▶ WHAT TO DO: A line below contains "max reg2reg: rad[18]$_DFFE_PN0P_", and a later one contains "met5 | - | 0 | 0 |". Repeat both, with every line between them, exactly.

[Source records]
******************************

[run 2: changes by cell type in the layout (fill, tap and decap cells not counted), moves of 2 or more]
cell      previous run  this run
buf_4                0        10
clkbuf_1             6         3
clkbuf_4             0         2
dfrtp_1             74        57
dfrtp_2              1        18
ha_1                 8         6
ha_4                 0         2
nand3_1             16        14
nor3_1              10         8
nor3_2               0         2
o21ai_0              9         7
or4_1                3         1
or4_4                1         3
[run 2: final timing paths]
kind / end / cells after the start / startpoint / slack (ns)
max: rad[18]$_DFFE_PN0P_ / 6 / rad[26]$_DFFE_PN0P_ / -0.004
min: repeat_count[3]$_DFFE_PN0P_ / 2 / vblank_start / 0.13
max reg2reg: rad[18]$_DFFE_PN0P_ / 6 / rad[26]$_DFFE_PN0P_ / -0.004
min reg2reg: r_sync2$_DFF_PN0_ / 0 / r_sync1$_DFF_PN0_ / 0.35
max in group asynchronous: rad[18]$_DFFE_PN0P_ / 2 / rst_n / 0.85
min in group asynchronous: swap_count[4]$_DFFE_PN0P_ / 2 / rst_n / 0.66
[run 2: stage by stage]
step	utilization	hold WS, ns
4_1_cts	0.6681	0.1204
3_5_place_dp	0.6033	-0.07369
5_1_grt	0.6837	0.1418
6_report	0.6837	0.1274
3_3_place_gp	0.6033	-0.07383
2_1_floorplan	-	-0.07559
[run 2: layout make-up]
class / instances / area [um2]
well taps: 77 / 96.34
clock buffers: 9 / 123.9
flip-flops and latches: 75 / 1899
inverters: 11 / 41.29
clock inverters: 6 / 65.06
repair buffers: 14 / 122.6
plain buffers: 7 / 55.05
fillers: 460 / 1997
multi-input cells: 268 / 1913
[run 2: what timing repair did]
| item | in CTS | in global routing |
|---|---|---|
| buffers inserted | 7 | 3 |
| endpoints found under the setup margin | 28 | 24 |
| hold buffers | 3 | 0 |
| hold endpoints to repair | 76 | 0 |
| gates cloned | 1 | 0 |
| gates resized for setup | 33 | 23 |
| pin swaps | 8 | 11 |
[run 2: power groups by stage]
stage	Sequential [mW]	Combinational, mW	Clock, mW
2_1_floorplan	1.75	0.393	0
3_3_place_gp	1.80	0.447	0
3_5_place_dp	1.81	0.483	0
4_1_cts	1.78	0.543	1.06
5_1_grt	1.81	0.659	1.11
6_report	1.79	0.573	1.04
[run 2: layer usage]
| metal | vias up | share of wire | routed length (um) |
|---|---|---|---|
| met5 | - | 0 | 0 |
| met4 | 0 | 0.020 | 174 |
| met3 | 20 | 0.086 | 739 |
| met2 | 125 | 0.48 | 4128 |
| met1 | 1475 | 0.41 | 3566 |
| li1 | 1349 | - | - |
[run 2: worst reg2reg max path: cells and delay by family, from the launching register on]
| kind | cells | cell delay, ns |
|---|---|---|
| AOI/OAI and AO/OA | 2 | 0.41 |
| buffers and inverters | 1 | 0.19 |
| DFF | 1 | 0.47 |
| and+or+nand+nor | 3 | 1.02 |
### config.mk
export PLATFORM = sky130hd
export DESIGN_NAME = hazard_ctrl
export DESIGN_NICKNAME = d
export VERILOG_FILES = /design/src/rtl/hazard_ctrl.sv
export SDC_FILE = /design/constraint.sdc
export NUM_CORES = 1
export LEC_CHECK = 0
export ABC_AREA = 1
export CAP_MARGIN = 20
export CORE_ASPECT_RATIO = 0.8
export CORE_MARGIN = 3
export CORE_UTILIZATION = 54
export DETAILED_ROUTE_END_ITERATION = 10
export PLACE_DENSITY = 0.9
export SYNTH_ARGS = -nofsm -noshare
export SYNTH_HDL_FRONTEND = slang
export SYNTH_SLANG_ARGS = --single-unit
### constraint.sdc
create_clock -name Clk -period 5.6 [get_ports Clk]
set_input_delay 1.12 -clock Clk [delete_from_list [all_inputs] [get_ports Clk]]
set_output_delay 1.12 -clock Clk [all_outputs]
set_load 0.01 [all_outputs]
### src/rtl/hazard_ctrl.sv
// hazard_ctrl: ID-stage hazard detection, forwarding select, and stall/flush control with perf counters
// Ports:
//   Clk, Rst                 rising-edge clock, asynchronous active-low reset
//   ID_Regrs/Regrt/UsesRs/Rt decode-stage source registers and their use flags
//   EX_RegDst/RegWrite/MemToReg/Regrt/Regrd  ID/EX pipeline-register control and register fields
//   Branch_Taken             branch resolved in EX redirects the PC this cycle
//   Stall_IF/Stall_ID        hold PC / hold IF/ID
//   Flush_ID/Flush_EX        zero IF/ID instruction / load a bubble into ID/EX
//   FwdA/FwdB                operand source: 00 regfile, 01 EX ALU, 10 MEM ALU, 11 WB
//   StallCnt/FlushCnt        saturating stall-cycle and flush-event counters
module hazard_ctrl (
  input  logic        Clk,
  input  logic        Rst,
  input  logic [4:0]  ID_Regrs,
  input  logic [4:0]  ID_Regrt,
  input  logic        ID_UsesRs,
  input  logic        ID_UsesRt,
  input  logic        EX_RegDst,
  input  logic        EX_RegWrite,
  input  logic        EX_MemToReg,
  input  logic [4:0]  EX_Regrt,
  input  logic [4:0]  EX_Regrd,
  input  logic        Branch_Taken,
  output logic        Stall_IF,
  output logic        Stall_ID,
  output logic        Flush_ID,
  output logic        Flush_EX,
  output logic [1:0]  FwdA,
  output logic [1:0]  FwdB,
  output logic [15:0] StallCnt,
  output logic [15:0] FlushCnt
);
  // LU2 is a reserved encoding that is never entered and behaves as RUN
  typedef enum logic [1:0] {RUN = 2'd0, LU2 = 2'd1, LU1 = 2'd2} state_t;
  state_t      state_q, state_d;
  logic [4:0]  m_dst_q, w_dst_q;
  logic        m_wr_q, m_ld_q, w_wr_q;
  logic [15:0] stall_cnt_q, stall_cnt_d, flush_cnt_q, flush_cnt_d;
  logic [4:0]  ex_dst;
  logic        ex_a, ex_b, m_a, m_b, w_a, w_b;
  logic        lu_ex, lu_mem, stall;
  assign ex_dst = EX_RegDst ? EX_Regrd : EX_Regrt;
  // register 0 is hardwired, so a zero destination never matches
  assign ex_a = ID_UsesRs && EX_RegWrite && ex_dst != 5'd0 && ex_dst == ID_Regrs;
  assign ex_b = ID_UsesRt && EX_RegWrite && ex_dst != 5'd0 && ex_dst == ID_Regrt;
  assign m_a  = ID_UsesRs && m_wr_q && m_dst_q != 5'd0 && m_dst_q == ID_Regrs;
  assign m_b  = ID_UsesRt && m_wr_q && m_dst_q != 5'd0 && m_dst_q == ID_Regrt;
  assign w_a  = ID_UsesRs && w_wr_q && w_dst_q != 5'd0 && w_dst_q == ID_Regrs;
  assign w_b  = ID_UsesRt && w_wr_q && w_dst_q != 5'd0 && w_dst_q == ID_Regrt;
  // a load result is not yet available in EX or MEM: select regfile and stall instead
  assign FwdA = ex_a ? (EX_MemToReg ? 2'b00 : 2'b01)
              : m_a ? (m_ld_q ? 2'b00 : 2'b10)
              : w_a ? 2'b11 : 2'b00;
  assign FwdB = ex_b ? (EX_MemToReg ? 2'b00 : 2'b01)
              : m_b ? (m_ld_q ? 2'b00 : 2'b10)
              : w_b ? 2'b11 : 2'b00;
  assign lu_ex  = (ex_a || ex_b) && EX_MemToReg;
  // MEM load only counts when the younger EX writer does not shadow it
  assign lu_mem = ((!ex_a && m_a) || (!ex_b && m_b)) && m_ld_q;
  always_comb begin
    state_d = RUN;
    stall   = 1'b0;
    if (state_q == LU1) begin
      stall = 1'b1;
    end else if (lu_ex) begin
      stall   = 1'b1;
      state_d = LU1;
    end else if (lu_mem) begin
      stall = 1'b1;
    end
    if (Branch_Taken) state_d = RUN;
  end
  assign Stall_IF = stall && !Branch_Taken;
  assign Stall_ID = stall && !Branch_Taken;
  assign Flush_ID = Branch_Taken;
  assign Flush_EX = stall || Branch_Taken;
  assign stall_cnt_d = (Stall_IF && stall_cnt_q != 16'hFFFF) ? stall_cnt_q + 16'd1 : stall_cnt_q;
  assign flush_cnt_d = (Branch_Taken && flush_cnt_q != 16'hFFFF) ? flush_cnt_q + 16'd1 : flush_cnt_q;
  // scoreboard shifts every cycle; on a flush EX already carries the bubble
  always_ff @(posedge Clk or negedge Rst) begin
    if (!Rst) begin
      state_q     <= RUN;
      m_dst_q     <= 5'd0;
      m_wr_q      <= 1'b0;
      m_ld_q      <= 1'b0;
      w_dst_q     <= 5'd0;
      w_wr_q      <= 1'b0;
      stall_cnt_q <= 16'd0;
      flush_cnt_q <= 16'd0;
    end else begin
      state_q     <= state_d;
      w_dst_q     <= m_dst_q;
      w_wr_q      <= m_wr_q;
      m_dst_q     <= ex_dst;
      m_wr_q      <= EX_RegWrite;
      m_ld_q      <= EX_MemToReg;
      stall_cnt_q <= stall_cnt_d;
      flush_cnt_q <= flush_cnt_d;
    end
  end
  assign StallCnt = stall_cnt_q;
  assign FlushCnt = flush_cnt_q;
endmodule

==> reports/results.txt <==
status -> finished, final reports clean
fin nets -> 492
IO Port Bufs -> 67
Worst Hold Class -> reg2reg
Mapped Cells -> 395
worst endpoint data arrival time -> 3.61 ns
Synth Warn # -> 0
CP cell instances -> clkdlybuf4s50_1 -> nand2_1 -> nand2_2 -> nand3_1 -> nor2_2 -> nor2_1 -> nand2_2 -> nand2_1 -> nand2_2 -> nand2_4 -> a21oi_1 -> clkdlybuf4s50_1
Crit path max-delay family -> buffers and inverters
Distinct cells, synth -> 30
area occupied by multi-input gates -> 1500 um^2
Crit-path slowest cell -> clkdlybuf4s50_1
TNS Setup -> 0 ns
Final HPWL DP -> 5660 um
worst flop-to-flop path startpoint -> StallCnt[0]
Total Wirelength -> 7300 um
Slew Viols, Final -> 0
final hold viol count -> 0
CTS Hold Bufs -> 0
Peak Freq -> 211 MHz
CP Capture Type -> output port
drt pass-1 iters -> 6
CP required -> 4.48 ns
slew margin rel. -> 66.8%
initial antenna violation count -> 0
WHS Endpoint -> w_wr_q
cell count of the worst reg-to-reg path -> 12
CTS Buf Count -> 5
biggest fanout along the worst timing path -> 9
largest net degree at the start of global routing -> 47
Seq/Total Area, Yosys -> 39.1%
Layout Skew -> 0.0136 ns
hold depth -> 0
crit path kind -> in2out
Initial Utilization -> 57.2%
synthesized area -> 2950 um^2
DRC marker count from the first detailed-route iteration -> 201
Die Span Y -> 72.1 um
endpoints failing setup -> 0
layout overhead on the synthesized area -> 27.1%
Placed Area -> 3630 um^2
Syn Nets -> 425
ratio of cells with drive above 1 in the final layout -> 8.86%
CTS tree -> built
Worst Path Buf+Inv -> 2
register area -> 1150 um^2
Residual DRC -> 0
Post-synth EDFFs -> 0
Final period util -> 84.5%
Total GRT Usage -> 23.8%
drt via density -> 5.51
flop2flop setup slack -> 3.22 ns
clk_lat worst skew -> 0.30 ns
CTS max path bufs -> 2
worst hold start -> m_wr_q
Non-Filler Instances -> 525
TritonCTS Sinks -> 46
total I/O pin count -> 68
first-pass GRT wire length -> 12200 um
CTS Root Cell -> clkbuf_8
Async SR Flop Fraction -> 100%
Antenna Nets Post-Route -> 0
vias post-DR -> 2893
Die Wd -> 88.6 um
Placer Congestion -> 0.994
Mean Syn Cell Area -> 7.46 um^2
# Max-Cap Violations -> 0
Synth Register Bits -> 46
Tmin final -> 4.73 ns
fillers -> 404
CTS H-Tree Depth -> 2
CP Launch Type -> input port
post-CTS sizing -> 0
Finished Cell Area -> 3740 um^2
# diodes -> 0
unrepaired setup endpoints after global routing -> no
Peak VDD IR -> 0.294 mV
Setup Buffers After CTS -> 0
Rows -> 23
PwrDens -> 242 nW/um^2
crit-path max cell delay -> 0.78 ns
Worst-path clk slew -> 0.08 ns
hold_ws -> 0.412 ns
static leakage -> 1.87 nW
Placed Cells incl. Taps -> 516
actual slew at the worst max-slew pin -> 0.497 ns
drt wl/cell -> 13.9 um
Die ar. -> 6380 um^2
GR Overflow Total -> 0
Primary FF master, synth -> dfrtp_1
CP dominant cell by count -> nand2_2
number of global-route vias before repair -> 2658
Worst R2R End -> StallCnt[13]
core area -> 5150 um^2
sequential cells by signal (all words and copies together), names as in the netlist:
signal,cells
state_q,1
StallCnt,16
w_wr_q,1
m_dst_q,5
w_dst_q,5
FlushCnt,16
m_wr_q,1
m_ld_q,1
layout by cell type (no fill, tap or decap), drive strengths merged:
master,instances
nor4,5
o21ai,5
ha,2
nor3,6
inv,62
a21boi,1
o21a,1
clkbuf,5
xnor2,7
nand2,126
clkinvlp,1
buf,2
xor2,20
a21oi,6
o22ai,4
dfrtp,46
mux2,1
o2111a,1
clkinv,1
nand4,25
o211ai,2
clkdlybuf4s50,66
nand3,37
nor2,31
area by class of cell:
type                            instances  area share [%]
Inverter                               61            6.32
Multi-Input combinational cell        280            40.0
Timing Repair Buffer                   68            18.3
Clock buffer                            5            1.84
Clock inverter                          3           0.669
Tap cell                               62            2.07
Sequential cell                        46            30.8
synthesized netlist by cell type, types with 4 or more instances:
cell type | n | area, um^2
o21ai_0 | 5 | 25.0
nand2_2 | 16 | 100
nand3_1 | 32 | 160
nand2_4 | 4 | 45.0
inv_1 | 59 | 221
dfrtp_1 | 46 | 1150
o22ai_1 | 4 | 25.0
nand2_1 | 106 | 398
a21oi_1 | 5 | 25.0
nand4_1 | 25 | 156
nor4_1 | 5 | 31.3
nor2_1 | 29 | 109
xor2_1 | 20 | 175
nor3_1 | 6 | 30.0
nand3_2 | 5 | 50.1
xnor2_1 | 7 | 61.3
metrics by stage:
stage | utilization, % | setup slack [ns] | total power [mW]
after detailed placement | 70.4 | 0.900 | 0.699
after global placement | 70.4 | 0.953 | 0.689
after CTS | 72.3 | 0.892 | 0.909
after global routing | 72.7 | 0.720 | 0.961
after floorplan | - | 2.06 | 0.560
final | 72.7 | 0.866 | 0.905
how the worst max path moves through the flow:
stage               slack, ns       from  cells past startpoint       end
floorplan                2.06  EX_RegDst                     13  Stall_IF
global route             0.72  EX_RegDst                     12  Stall_IF
CTS                      0.89  EX_RegDst                     12  Stall_IF
detailed placement       0.90  EX_RegDst                     12  Stall_IF
global placement         0.95  EX_RegDst                     12  Stall_ID
finish                   0.87  EX_RegDst                     12  Stall_IF
power breakdown:
part           leakage [nW]  switching (mW)  internal [mW]
combinational          1.24           0.130          0.135
clock                0.0447           0.118         0.0901
sequential            0.582          0.0571          0.375
layer usage:
layer / up-vias / GRT usage, % / wire length (um)
met5: - / 0 / 0
met4: 0 / 5.20 / 91
li1: 1392 / - / -
met2: 151 / 36.7 / 3370
met1: 1336 / 33.1 / 3160
met3: 14 / 7.26 / 673
logic make-up after synthesis:
kind of cell    count (synthesis)  synth area share, %
compound gates                 20                 4.50
xor+xnor                       27                 8.03
fa+ha+maj                       2                0.849
buf+inv                        69                 10.1
flops                          46                 39.1
mux                             1                0.382
simple gates                  230                 37.1
Note: power is estimated with default switching activity, not from simulation.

******************************

▶ SOLUTION TO THE PROBLEM:
max reg2reg: rad[18]$_DFFE_PN0P_ / 6 / rad[26]$_DFFE_PN0P_ / -0.004
min reg2reg: r_sync2$_DFF_PN0_ / 0 / r_sync1$_DFF_PN0_ / 0.35
max in group asynchronous: rad[18]$_DFFE_PN0P_ / 2 / rst_n / 0.85
min in group asynchronous: swap_count[4]$_DFFE_PN0P_ / 2 / rst_n / 0.66
[run 2: stage by stage]
step	utilization	hold WS, ns
4_1_cts	0.6681	0.1204
3_5_place_dp	0.6033	-0.07369
5_1_grt	0.6837	0.1418
6_report	0.6837	0.1274
3_3_place_gp	0.6033	-0.07383
2_1_floorplan	-	-0.07559
[run 2: layout make-up]
class / instances / area [um2]
well taps: 77 / 96.34
clock buffers: 9 / 123.9
flip-flops and latches: 75 / 1899
inverters: 11 / 41.29
clock inverters: 6 / 65.06
repair buffers: 14 / 122.6
plain buffers: 7 / 55.05
fillers: 460 / 1997
multi-input cells: 268 / 1913
[run 2: what timing repair did]
| item | in CTS | in global routing |
|---|---|---|
| buffers inserted | 7 | 3 |
| endpoints found under the setup margin | 28 | 24 |
| hold buffers | 3 | 0 |
| hold endpoints to repair | 76 | 0 |
| gates cloned | 1 | 0 |
| gates resized for setup | 33 | 23 |
| pin swaps | 8 | 11 |
[run 2: power groups by stage]
stage	Sequential [mW]	Combinational, mW	Clock, mW
2_1_floorplan	1.75	0.393	0
3_3_place_gp	1.80	0.447	0
3_5_place_dp	1.81	0.483	0
4_1_cts	1.78	0.543	1.06
5_1_grt	1.81	0.659	1.11
6_report	1.79	0.573	1.04
[run 2: layer usage]
| metal | vias up | share of wire | routed length (um) |
|---|---|---|---|
| met5 | - | 0 | 0 |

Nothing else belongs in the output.